Crude prices remain on plummeting as the global economic healing from the ongoing downside pressures is taking place at a tremendously gradual slow pace, mainly in the major economies and the top oil consumer countries, predicting therefore that the demand on oil will require a long time to fully recover, knowing that the U.S. economy contracted by 1.0%, which is actually inline with the prior reported contraction in the advanced estimate.

Furthermore, the major reason behind the plummeting of the crude prices is yesterday's EIA report that showed that the U.S. commercial crude oil inventories unexpectedly increased by 0.2 million barrels from the previous week where the inventories dropped considerably by 8.4 million of barrels, illustrating clearly that the demand on energy within the top oil consumer country remains deteriorated despite slight enhancement.

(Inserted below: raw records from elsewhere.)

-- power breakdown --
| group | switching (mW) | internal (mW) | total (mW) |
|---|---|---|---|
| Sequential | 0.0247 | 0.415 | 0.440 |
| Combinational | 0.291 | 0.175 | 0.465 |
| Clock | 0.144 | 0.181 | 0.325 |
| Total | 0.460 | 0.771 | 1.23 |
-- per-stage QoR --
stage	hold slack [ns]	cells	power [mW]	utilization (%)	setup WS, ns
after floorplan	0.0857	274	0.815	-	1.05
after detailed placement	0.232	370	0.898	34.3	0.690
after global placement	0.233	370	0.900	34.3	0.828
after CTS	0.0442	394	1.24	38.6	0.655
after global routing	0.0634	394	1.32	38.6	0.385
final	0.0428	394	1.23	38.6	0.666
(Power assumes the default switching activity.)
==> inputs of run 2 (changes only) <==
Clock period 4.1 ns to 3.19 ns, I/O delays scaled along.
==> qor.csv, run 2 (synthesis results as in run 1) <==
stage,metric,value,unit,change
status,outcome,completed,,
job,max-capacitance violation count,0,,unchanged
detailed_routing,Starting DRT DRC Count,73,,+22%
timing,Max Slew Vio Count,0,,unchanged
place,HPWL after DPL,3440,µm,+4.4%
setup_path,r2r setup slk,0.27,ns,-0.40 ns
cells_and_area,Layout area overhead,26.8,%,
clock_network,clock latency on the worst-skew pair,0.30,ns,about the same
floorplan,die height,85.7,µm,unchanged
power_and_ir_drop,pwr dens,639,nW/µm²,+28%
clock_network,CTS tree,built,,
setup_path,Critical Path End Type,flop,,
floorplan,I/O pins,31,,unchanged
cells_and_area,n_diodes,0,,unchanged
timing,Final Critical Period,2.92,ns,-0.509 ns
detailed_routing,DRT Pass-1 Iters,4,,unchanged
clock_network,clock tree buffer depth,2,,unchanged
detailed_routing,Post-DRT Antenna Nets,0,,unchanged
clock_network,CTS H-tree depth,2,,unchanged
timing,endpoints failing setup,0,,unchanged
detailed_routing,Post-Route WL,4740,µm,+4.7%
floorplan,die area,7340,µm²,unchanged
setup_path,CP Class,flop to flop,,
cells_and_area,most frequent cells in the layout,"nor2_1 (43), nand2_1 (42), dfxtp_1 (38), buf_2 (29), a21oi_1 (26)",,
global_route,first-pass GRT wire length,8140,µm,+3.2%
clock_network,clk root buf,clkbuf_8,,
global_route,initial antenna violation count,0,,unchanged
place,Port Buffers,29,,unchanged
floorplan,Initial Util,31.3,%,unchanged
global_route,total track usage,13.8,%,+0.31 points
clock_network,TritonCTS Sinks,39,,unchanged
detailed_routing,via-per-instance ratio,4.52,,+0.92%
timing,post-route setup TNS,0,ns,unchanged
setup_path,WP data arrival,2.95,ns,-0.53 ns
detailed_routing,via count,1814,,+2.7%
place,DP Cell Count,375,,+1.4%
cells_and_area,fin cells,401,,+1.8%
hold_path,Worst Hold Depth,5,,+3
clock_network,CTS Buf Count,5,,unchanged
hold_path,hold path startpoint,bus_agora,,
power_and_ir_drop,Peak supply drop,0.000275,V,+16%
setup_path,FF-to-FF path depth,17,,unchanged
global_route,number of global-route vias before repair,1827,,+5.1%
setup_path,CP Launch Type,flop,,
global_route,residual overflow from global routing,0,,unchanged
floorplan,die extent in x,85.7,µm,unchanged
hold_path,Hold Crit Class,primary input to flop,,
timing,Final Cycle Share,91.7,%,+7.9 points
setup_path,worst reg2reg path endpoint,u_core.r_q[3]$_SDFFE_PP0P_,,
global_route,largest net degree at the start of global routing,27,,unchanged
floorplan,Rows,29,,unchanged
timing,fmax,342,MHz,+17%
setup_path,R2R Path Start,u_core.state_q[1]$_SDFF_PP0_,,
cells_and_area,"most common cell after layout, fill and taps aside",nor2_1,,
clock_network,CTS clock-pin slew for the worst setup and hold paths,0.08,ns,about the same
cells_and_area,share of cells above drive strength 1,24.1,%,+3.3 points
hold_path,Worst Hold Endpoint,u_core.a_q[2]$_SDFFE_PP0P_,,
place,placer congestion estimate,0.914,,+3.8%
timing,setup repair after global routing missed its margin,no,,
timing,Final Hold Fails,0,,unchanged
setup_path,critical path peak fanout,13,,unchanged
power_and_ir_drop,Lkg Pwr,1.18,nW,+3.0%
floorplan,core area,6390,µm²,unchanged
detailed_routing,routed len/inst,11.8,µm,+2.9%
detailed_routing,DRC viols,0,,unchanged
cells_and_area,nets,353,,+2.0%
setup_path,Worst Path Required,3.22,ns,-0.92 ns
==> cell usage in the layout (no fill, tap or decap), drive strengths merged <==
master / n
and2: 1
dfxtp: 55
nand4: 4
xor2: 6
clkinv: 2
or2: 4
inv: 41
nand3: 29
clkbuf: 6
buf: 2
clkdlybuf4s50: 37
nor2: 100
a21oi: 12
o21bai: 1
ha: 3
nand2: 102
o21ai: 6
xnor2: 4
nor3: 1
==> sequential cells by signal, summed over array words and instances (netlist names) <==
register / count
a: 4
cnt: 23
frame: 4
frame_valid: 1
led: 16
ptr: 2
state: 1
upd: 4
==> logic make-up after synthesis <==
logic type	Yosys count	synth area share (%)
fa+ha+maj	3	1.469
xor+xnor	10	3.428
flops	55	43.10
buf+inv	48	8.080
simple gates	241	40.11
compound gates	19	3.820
## src/rtl/redmule_pkg.sv

```systemverilog
// Shared types and defaults for the RedMulE stream arbiter.
// Optional aging feature is enabled by defining REDMULE_ARB_AGING_EN.
package redmule_pkg;

    typedef enum logic {ArbIdle, ArbBurst} arb_state_e;

    localparam int unsigned ARB_NREQ     = 4;
    localparam int unsigned ARB_LEN_W    = 16;
    localparam int unsigned ARB_MAX_WAIT = 64;

    localparam int unsigned ARB_X = 0;
    localparam int unsigned ARB_W = 1;
    localparam int unsigned ARB_Y = 2;
    localparam int unsigned ARB_Z = 3;

    function automatic int unsigned arb_wrap_inc(input int unsigned idx, input int unsigned n);
        return (idx + 1 >= n) ? 0 : idx + 1;
    endfunction

endpackage

```

## src/rtl/redmule_rr_pick.sv

```systemverilog
// Combinational round-robin picker: first set request at or after the start index.
module redmule_rr_pick #(
    parameter int unsigned N     = 4,
    parameter int unsigned IDX_W = 2
) (
    input  logic [N-1:0]     req,
    input  logic [IDX_W-1:0] start,
    output logic             valid,
    output logic [IDX_W-1:0] idx
);

    int unsigned pos;

    always_comb begin
        valid = 1'b0;
        idx   = '0;
        pos   = 0;
        for (int unsigned off = 0; off < N; off++) begin
            pos = (32'(start) + off) % N;
            if (req[pos] && !valid) begin
                valid = 1'b1;
                idx   = IDX_W'(pos);
            end
        end
    end

endmodule

```

## src/rtl/redmule_stream_arbiter.sv

```systemverilog
// Burst arbiter for the X/W/Y/Z streams sharing one memory port.
// Define REDMULE_ARB_AGING_EN to promote long-waiting requesters to the priority group.
module redmule_stream_arbiter
    import redmule_pkg::*;
#(
    parameter int unsigned N_REQ    = ARB_NREQ,
    parameter int unsigned LEN_W    = ARB_LEN_W,
    parameter int unsigned MAX_WAIT = ARB_MAX_WAIT
) (
    input  logic                     clk_i,
    input  logic                     rst_ni,
    input  logic                     clear_i,
    input  logic [N_REQ-1:0]         req_i,
    input  logic [N_REQ*LEN_W-1:0]   len_i,
    input  logic [N_REQ-1:0]         prio_i,
    input  logic                     mem_hs_i,
    output logic [N_REQ-1:0]         gnt_o,
    output logic [$clog2(N_REQ)-1:0] sel_o,
    output logic [N_REQ-1:0]         done_o,
    output logic                     busy_o
);

    localparam int unsigned SelW = $clog2(N_REQ);

    arb_state_e        state_q, state_d;
    logic [N_REQ-1:0]  gnt_q, gnt_d;
    logic [SelW-1:0]   sel_q, sel_d;
    logic [LEN_W-1:0]  cnt_q, cnt_d;
    logic [SelW-1:0]   ptr_q, ptr_d;
    logic [N_REQ-1:0]  done;
    logic [N_REQ-1:0]  aged;
    logic [N_REQ-1:0]  elig;
    logic [SelW-1:0]   sel_next, arb_start;
    logic              hi_valid, lo_valid, win_valid, arb_en;
    logic [SelW-1:0]   hi_idx, lo_idx, win_idx;
    logic [LEN_W-1:0]  win_len;

    // The completing requester is masked so back-to-back arbitration hands the port on.
    assign elig      = req_i & ((state_q == ArbBurst) ? ~gnt_q : {N_REQ{1'b1}});
    assign sel_next  = SelW'(arb_wrap_inc(32'(sel_q), N_REQ));
    assign arb_start = (state_q == ArbBurst) ? sel_next : ptr_q;

    redmule_rr_pick #(
        .N     (N_REQ),
        .IDX_W (SelW)
    ) u_pick_hi (
        .req   (elig & (prio_i | aged)),
        .start (arb_start),
        .valid (hi_valid),
        .idx   (hi_idx)
    );

    redmule_rr_pick #(
        .N     (N_REQ),
        .IDX_W (SelW)
    ) u_pick_lo (
        .req   (elig),
        .start (arb_start),
        .valid (lo_valid),
        .idx   (lo_idx)
    );

    assign win_valid = hi_valid | lo_valid;
    assign win_idx   = hi_valid ? hi_idx : lo_idx;
    assign win_len   = len_i[32'(win_idx)*LEN_W +: LEN_W];

    always_comb begin
        state_d = state_q;
        gnt_d   = gnt_q;
        sel_d   = sel_q;
        cnt_d   = cnt_q;
        ptr_d   = ptr_q;
        done    = '0;
        arb_en  = 1'b0;
        unique case (state_q)
            ArbIdle: arb_en = 1'b1;
            ArbBurst: begin
                if (mem_hs_i) begin
                    cnt_d = cnt_q - LEN_W'(1);
                    if (cnt_q == LEN_W'(1)) begin
                        done[sel_q] = 1'b1;
                        ptr_d       = sel_next;
                        arb_en      = 1'b1;
                        state_d     = ArbIdle;
                        gnt_d       = '0;
                    end
                end
            end
        endcase
        if (arb_en && win_valid) begin
            // Zero-length bursts complete immediately and are never granted.
            if (win_len == '0) begin
                done[win_idx] = 1'b1;
                ptr_d         = SelW'(arb_wrap_inc(32'(win_idx), N_REQ));
            end else begin
                state_d        = ArbBurst;
                gnt_d          = '0;
                gnt_d[win_idx] = 1'b1;
                sel_d          = win_idx;
                cnt_d          = win_len;
            end
        end
        if (clear_i) begin
            state_d = ArbIdle;
            gnt_d   = '0;
            cnt_d   = '0;
            ptr_d   = '0;
            done    = '0;
        end
    end

    always_ff @(posedge clk_i or negedge rst_ni) begin
        if (!rst_ni) begin
            state_q <= ArbIdle;
            gnt_q   <= '0;
            sel_q   <= '0;
            cnt_q   <= '0;
            ptr_q   <= '0;
        end else begin
            state_q <= state_d;
            gnt_q   <= gnt_d;
            sel_q   <= sel_d;
            cnt_q   <= cnt_d;
            ptr_q   <= ptr_d;
        end
    end

`ifdef REDMULE_ARB_AGING_EN
    localparam int unsigned WaitW = $clog2(MAX_WAIT + 1);

    logic [N_REQ-1:0][WaitW-1:0] wait_q, wait_d;

    always_comb begin
        aged = '0;
        for (int i = 0; i < N_REQ; i++) begin
            aged[i] = (wait_q[i] == WaitW'(MAX_WAIT));
        end
    end

    always_comb begin
        wait_d = wait_q;
        for (int i = 0; i < N_REQ; i++) begin
            if (clear_i || (gnt_d[i] && !gnt_q[i])) begin
                wait_d[i] = '0;
            end else if (req_i[i] && !gnt_q[i] && !aged[i]) begin
                wait_d[i] = wait_q[i] + WaitW'(1);
            end
        end
    end

    always_ff @(posedge clk_i or negedge rst_ni) begin
        if (!rst_ni) begin
            wait_q <= '0;
        end else begin
            wait_q <= wait_d;
        end
    end
`else
    assign aged = '0;
`endif

    assign gnt_o  = gnt_q;
    assign sel_o  = sel_q;
    assign done_o = done;
    assign busy_o = (state_q == ArbBurst);

endmodule

```
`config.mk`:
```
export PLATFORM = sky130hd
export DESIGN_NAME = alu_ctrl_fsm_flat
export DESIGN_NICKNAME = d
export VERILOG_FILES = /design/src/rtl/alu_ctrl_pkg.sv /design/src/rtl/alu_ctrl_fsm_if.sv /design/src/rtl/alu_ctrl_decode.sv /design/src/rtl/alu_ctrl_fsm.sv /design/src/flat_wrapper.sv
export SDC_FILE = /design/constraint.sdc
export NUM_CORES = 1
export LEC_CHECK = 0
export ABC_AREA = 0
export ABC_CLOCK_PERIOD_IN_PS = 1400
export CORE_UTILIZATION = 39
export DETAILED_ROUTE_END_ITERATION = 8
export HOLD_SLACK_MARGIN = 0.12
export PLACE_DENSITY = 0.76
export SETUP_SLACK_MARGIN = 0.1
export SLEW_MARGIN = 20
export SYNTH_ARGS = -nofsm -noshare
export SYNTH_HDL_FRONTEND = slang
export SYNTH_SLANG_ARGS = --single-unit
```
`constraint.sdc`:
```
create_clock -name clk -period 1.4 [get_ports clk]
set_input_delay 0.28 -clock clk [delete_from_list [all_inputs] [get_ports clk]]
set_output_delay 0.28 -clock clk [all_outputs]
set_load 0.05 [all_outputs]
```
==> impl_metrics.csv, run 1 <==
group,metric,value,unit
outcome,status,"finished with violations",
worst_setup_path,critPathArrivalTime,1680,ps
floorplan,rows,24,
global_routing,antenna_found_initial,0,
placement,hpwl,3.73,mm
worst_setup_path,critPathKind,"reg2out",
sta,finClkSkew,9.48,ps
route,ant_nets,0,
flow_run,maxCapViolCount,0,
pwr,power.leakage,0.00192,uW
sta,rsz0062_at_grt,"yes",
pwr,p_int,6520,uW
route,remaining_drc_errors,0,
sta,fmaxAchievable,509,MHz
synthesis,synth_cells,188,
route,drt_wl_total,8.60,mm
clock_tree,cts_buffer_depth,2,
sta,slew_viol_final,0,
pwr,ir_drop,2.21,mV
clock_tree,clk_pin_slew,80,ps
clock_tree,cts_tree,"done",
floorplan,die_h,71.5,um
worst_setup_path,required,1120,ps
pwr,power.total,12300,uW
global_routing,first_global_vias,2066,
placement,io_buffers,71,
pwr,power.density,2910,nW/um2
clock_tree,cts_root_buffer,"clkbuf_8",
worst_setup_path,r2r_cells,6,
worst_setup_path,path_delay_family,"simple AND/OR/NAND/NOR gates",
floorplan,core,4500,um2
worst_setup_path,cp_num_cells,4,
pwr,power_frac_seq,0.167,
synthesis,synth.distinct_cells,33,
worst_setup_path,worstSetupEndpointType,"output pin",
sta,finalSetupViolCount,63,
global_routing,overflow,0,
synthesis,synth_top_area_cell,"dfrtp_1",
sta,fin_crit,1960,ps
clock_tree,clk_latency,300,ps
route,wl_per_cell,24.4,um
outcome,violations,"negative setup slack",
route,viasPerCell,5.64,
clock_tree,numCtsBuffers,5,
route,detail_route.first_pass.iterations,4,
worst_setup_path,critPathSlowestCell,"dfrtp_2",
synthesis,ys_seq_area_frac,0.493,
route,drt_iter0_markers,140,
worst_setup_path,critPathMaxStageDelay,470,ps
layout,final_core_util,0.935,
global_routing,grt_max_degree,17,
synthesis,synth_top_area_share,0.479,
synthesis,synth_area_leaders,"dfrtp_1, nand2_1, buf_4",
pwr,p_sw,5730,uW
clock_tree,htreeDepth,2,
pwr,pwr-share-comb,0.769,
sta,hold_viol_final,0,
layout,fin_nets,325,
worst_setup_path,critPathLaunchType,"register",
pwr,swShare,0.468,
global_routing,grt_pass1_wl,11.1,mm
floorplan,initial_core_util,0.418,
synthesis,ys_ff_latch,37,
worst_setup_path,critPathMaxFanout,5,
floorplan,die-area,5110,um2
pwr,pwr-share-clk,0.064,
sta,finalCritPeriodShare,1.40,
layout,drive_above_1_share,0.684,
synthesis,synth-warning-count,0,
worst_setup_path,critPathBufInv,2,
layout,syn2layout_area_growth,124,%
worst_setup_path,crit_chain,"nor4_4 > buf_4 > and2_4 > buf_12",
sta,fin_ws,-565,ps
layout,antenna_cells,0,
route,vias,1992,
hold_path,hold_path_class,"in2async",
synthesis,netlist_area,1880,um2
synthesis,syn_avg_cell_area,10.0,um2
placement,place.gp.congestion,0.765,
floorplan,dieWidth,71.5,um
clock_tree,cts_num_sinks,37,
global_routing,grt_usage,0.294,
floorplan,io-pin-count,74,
$ cat config.mk
export PLATFORM = sky130hd
export DESIGN_NAME = core_bus_avalon
export DESIGN_NICKNAME = d
export VERILOG_FILES = /design/src/rtl/core_bus_avalon.sv
export SDC_FILE = /design/constraint.sdc
export NUM_CORES = 1
export LEC_CHECK = 0
export ABC_AREA = 1
export BUFFER_PORTS_ARGS = -buffer_cell sky130_fd_sc_hd__buf_2
export CAP_MARGIN = 20
export CORE_AREA = 2 2 102 104
export DETAILED_ROUTE_END_ITERATION = 16
export DIE_AREA = 0 0 104 106
export GPL_ROUTABILITY_DRIVEN = 0
export HOLD_SLACK_MARGIN = 0.15
export PLACE_DENSITY = 0.84
export SYNTH_ARGS = -nofsm -noshare
export SYNTH_HDL_FRONTEND = slang
export SYNTH_SLANG_ARGS = --single-unit
$ cat constraint.sdc
create_clock -name clk -period 4.2 [get_ports clk]
set_clock_uncertainty 0.15 [all_clocks]
set_input_delay 0 -clock clk [delete_from_list [all_inputs] [get_ports clk]]
set_output_delay 0 -clock clk [all_outputs]
set_load 0.05 [all_outputs]
$ cat src/rtl/core_bus_avalon.sv
// core_bus_avalon: bridges a single-outstanding core request/ready bus onto an
// Avalon-MM master port, with an optional outstanding-transaction timeout.
//
// state | meaning
// IDLE  | no transaction; a bus_start is accepted here
// ISSUE | avl_read/avl_write driven, waiting for waitrequest to drop
// RESP  | read accepted, waiting for readdatavalid
// DONE  | one-cycle bus_ready pulse (data or timeout completion)
module core_bus_avalon #(
  parameter int unsigned TIMEOUT = 255
) (
  input  logic        clk,
  input  logic        rst,
  input  logic [29:0] bus_addr,
  input  logic        bus_start,
  input  logic        bus_write,
  input  logic [31:0] bus_data_wr,
  input  logic [3:0]  bus_data_be,
  output logic        bus_ready,
  output logic [31:0] bus_data_rd,
  output logic        bus_timeout,
  output logic        protocol_err,
  output logic [31:0] avl_address,
  output logic        avl_read,
  output logic        avl_write,
  output logic [31:0] avl_writedata,
  output logic [3:0]  avl_byteenable,
  input  logic        avl_waitrequest,
  input  logic        avl_readdatavalid,
  input  logic [31:0] avl_readdata
);

  typedef enum logic [1:0] {IDLE, ISSUE, RESP, DONE} state_t;

  // Timeout fires in the cycle the counter reaches TIMEOUT-1.
  localparam bit          TO_EN   = (TIMEOUT != 0);
  localparam logic [15:0] TO_LAST = TO_EN ? 16'(TIMEOUT - 1) : 16'd0;

  state_t      state_q, state_d;
  logic [29:0] addr_q, addr_d;
  logic        write_q, write_d;
  logic [31:0] wdata_q, wdata_d;
  logic [3:0]  be_q, be_d;
  logic [31:0] rdata_q, rdata_d;
  logic [15:0] cnt_q, cnt_d;
  logic        timeout_q, timeout_d;
  logic        perr_q, perr_d;

  logic [15:0] cnt_sat;
  logic        to_hit;

  assign cnt_sat = (cnt_q == 16'hFFFF) ? cnt_q : cnt_q + 16'd1;
  assign to_hit  = TO_EN && (cnt_q == TO_LAST);

  // Next-state, request latching, timeout counting and protocol-error detection.
  always_comb begin
    state_d   = state_q;
    addr_d    = addr_q;
    write_d   = write_q;
    wdata_d   = wdata_q;
    be_d      = be_q;
    rdata_d   = rdata_q;
    cnt_d     = cnt_q;
    timeout_d = timeout_q;
    perr_d    = perr_q;

    if (bus_start && (state_q != IDLE)) begin
      perr_d = 1'b1;
    end

    case (state_q)
      IDLE: begin
        if (bus_start) begin
          addr_d    = bus_addr;
          write_d   = bus_write;
          wdata_d   = bus_data_wr;
          be_d      = bus_data_be;
          rdata_d   = '0;
          timeout_d = 1'b0;
          cnt_d     = '0;
          state_d   = ISSUE;
        end
      end
      ISSUE: begin
        cnt_d = cnt_sat;
        // Acceptance takes priority over a coincident timeout.
        if (!avl_waitrequest) begin
          state_d = write_q ? DONE : RESP;
        end else if (to_hit) begin
          timeout_d = 1'b1;
          state_d   = DONE;
        end
      end
      RESP: begin
        cnt_d = cnt_sat;
        if (avl_readdatavalid) begin
          rdata_d = avl_readdata;
          state_d = DONE;
        end else if (to_hit) begin
          timeout_d = 1'b1;
          state_d   = DONE;
        end
      end
      DONE: begin
        state_d = IDLE;
      end
      default: begin
        state_d = IDLE;
      end
    endcase
  end

  // State and datapath registers with synchronous active-high reset.
  always_ff @(posedge clk) begin
    if (rst) begin
      state_q   <= IDLE;
      addr_q    <= '0;
      write_q   <= 1'b0;
      wdata_q   <= '0;
      be_q      <= '0;
      rdata_q   <= '0;
      cnt_q     <= '0;
      timeout_q <= 1'b0;
      perr_q    <= 1'b0;
    end else begin
      state_q   <= state_d;
      addr_q    <= addr_d;
      write_q   <= write_d;
      wdata_q   <= wdata_d;
      be_q      <= be_d;
      rdata_q   <= rdata_d;
      cnt_q     <= cnt_d;
      timeout_q <= timeout_d;
      perr_q    <= perr_d;
    end
  end

  // rdata_q is cleared at request start, so write and timeout completions return 0.
  assign bus_ready      = (state_q == DONE);
  assign bus_timeout    = (state_q == DONE) && timeout_q;
  assign bus_data_rd    = (state_q == DONE) ? rdata_q : 32'h0;
  assign protocol_err   = perr_q;
  assign avl_address    = {addr_q, 2'b00};
  assign avl_read       = (state_q == ISSUE) && !write_q;
  assign avl_write      = (state_q == ISSUE) && write_q;
  assign avl_writedata  = wdata_q;
  assign avl_byteenable = be_q;

endmodule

In fact, U.S. commercial crude oil inventories increased by 0.2 million barrels from the previous week. At 343.8 million barrels, U.S. crude oil inventories are above the upper boundary of the average range for this time of year. Total motor gasoline inventories decreased by 1.7 million barrels last week, and are in the upper half of the average range.

Whereas, finished gasoline inventories increased while gasoline blending components decreased last week. Distillate fuel inventories increased by 0.8 million barrels, and are above the upper boundary of the average range for this time of year. As a result crude prices are so far trading around $71.36 a barrel recording a high of $71.68 per barrel and a low of $69.93 per barrel.